§ Work instruction
Every line below that contains "seeds" is to be copied.

*** Supplied information ***

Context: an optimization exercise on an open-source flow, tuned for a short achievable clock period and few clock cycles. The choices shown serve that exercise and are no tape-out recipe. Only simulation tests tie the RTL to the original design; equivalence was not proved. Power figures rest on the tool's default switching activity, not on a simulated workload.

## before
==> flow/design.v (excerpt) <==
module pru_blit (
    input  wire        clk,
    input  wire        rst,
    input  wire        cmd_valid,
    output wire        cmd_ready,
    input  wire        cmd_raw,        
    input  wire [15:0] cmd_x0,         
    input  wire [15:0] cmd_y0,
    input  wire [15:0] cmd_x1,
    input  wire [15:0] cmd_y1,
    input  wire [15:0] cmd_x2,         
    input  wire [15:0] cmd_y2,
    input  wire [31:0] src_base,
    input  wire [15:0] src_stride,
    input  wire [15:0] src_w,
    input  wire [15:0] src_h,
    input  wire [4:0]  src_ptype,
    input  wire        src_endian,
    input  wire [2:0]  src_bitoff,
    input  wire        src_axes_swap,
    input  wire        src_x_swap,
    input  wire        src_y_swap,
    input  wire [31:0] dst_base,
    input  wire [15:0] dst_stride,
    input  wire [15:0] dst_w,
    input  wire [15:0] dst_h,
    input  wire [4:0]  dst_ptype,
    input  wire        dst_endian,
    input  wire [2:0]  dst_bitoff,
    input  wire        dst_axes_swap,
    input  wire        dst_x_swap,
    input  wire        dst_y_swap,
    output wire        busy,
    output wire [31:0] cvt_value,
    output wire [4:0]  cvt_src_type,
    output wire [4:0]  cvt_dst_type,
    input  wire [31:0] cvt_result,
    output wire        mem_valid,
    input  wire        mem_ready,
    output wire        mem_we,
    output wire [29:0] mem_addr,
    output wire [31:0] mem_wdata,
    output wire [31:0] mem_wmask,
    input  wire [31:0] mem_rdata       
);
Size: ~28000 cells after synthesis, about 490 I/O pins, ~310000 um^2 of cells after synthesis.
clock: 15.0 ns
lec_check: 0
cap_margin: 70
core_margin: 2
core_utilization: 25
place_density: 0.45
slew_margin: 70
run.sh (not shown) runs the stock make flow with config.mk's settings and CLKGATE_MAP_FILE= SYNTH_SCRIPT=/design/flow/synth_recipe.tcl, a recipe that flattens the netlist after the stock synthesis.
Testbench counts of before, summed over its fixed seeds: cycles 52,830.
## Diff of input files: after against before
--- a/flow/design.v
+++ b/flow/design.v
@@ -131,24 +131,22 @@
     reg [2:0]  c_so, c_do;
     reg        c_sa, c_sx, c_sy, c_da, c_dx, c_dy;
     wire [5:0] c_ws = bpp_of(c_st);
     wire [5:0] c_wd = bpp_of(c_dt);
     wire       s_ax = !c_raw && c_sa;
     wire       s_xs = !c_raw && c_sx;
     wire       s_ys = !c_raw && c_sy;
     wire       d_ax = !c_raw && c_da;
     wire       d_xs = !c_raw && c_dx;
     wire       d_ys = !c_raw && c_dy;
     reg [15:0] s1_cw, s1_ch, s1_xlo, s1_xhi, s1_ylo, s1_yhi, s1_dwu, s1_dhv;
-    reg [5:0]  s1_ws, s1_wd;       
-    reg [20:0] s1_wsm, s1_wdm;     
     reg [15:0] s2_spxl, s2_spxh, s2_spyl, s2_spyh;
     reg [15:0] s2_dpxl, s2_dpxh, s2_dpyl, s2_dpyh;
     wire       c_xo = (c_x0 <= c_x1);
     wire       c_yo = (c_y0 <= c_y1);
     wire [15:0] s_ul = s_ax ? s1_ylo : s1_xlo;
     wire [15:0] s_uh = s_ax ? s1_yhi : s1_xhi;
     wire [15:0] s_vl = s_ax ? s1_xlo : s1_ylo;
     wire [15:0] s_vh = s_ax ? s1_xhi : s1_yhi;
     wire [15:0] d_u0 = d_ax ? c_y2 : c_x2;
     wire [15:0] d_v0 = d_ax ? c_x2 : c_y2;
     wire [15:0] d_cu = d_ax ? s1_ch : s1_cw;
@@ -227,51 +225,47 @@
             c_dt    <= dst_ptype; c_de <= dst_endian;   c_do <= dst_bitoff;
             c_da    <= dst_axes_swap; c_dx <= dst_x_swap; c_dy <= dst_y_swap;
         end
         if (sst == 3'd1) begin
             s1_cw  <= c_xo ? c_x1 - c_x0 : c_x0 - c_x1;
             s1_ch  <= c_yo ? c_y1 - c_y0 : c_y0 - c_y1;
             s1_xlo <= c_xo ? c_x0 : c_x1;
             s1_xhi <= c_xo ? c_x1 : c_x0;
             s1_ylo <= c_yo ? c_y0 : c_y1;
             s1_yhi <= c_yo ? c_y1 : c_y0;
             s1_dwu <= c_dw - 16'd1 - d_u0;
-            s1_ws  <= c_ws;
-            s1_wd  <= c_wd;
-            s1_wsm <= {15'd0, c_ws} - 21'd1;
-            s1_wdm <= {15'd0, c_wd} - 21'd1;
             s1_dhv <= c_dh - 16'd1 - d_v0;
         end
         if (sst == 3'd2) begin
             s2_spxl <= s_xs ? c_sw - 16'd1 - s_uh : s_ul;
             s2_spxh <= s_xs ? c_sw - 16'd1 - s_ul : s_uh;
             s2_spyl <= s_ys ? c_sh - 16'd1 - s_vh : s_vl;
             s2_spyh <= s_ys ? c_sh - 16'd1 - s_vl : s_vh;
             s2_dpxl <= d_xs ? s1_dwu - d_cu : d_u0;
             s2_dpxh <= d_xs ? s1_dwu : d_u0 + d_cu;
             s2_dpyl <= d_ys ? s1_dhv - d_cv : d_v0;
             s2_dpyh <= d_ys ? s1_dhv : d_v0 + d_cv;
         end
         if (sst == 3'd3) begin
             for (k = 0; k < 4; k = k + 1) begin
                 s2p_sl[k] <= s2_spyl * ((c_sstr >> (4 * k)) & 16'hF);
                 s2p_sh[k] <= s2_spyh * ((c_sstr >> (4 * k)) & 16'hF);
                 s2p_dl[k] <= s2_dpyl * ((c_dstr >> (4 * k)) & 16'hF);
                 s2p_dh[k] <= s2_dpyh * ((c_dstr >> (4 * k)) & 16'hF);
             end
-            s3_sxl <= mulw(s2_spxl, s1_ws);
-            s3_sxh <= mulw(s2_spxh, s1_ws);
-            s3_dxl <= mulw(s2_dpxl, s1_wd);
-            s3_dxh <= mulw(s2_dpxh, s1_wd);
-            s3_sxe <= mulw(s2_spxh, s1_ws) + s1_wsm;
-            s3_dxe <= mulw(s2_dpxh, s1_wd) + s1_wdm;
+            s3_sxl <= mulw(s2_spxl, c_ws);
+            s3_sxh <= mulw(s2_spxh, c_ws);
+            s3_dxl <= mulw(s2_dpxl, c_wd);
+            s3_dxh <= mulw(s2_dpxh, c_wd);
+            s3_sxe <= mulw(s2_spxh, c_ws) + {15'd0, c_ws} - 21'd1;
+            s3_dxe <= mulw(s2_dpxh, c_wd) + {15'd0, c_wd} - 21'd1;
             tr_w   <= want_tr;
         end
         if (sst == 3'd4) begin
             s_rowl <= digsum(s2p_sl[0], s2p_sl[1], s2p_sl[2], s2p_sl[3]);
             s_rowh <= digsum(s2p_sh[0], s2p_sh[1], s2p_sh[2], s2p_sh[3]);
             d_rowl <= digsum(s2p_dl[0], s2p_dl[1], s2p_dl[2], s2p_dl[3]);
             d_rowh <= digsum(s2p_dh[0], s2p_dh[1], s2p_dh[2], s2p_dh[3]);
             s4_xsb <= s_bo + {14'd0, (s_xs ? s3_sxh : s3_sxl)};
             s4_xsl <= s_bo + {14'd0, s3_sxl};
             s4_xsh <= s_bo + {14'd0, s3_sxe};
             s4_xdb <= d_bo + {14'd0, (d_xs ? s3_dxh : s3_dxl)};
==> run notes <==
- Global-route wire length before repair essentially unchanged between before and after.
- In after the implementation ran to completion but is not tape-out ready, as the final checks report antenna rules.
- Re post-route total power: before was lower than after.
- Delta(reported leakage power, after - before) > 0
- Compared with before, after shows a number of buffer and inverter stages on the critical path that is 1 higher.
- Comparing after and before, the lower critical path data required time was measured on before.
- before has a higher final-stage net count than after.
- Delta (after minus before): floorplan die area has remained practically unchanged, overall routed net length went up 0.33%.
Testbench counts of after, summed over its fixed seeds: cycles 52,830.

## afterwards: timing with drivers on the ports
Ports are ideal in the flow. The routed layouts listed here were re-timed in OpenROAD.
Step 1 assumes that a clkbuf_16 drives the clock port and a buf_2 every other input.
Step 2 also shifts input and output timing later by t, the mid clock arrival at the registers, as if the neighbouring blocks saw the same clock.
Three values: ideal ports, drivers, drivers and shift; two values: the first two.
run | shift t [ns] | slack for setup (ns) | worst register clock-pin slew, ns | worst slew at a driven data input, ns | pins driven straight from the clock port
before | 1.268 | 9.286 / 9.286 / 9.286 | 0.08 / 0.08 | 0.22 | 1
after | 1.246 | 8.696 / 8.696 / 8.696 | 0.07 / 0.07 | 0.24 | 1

*** End of Supplied information ***

§ The answer
Testbench counts of before, summed over its fixed seeds: cycles 52,830.
Testbench counts of after, summed over its fixed seeds: cycles 52,830.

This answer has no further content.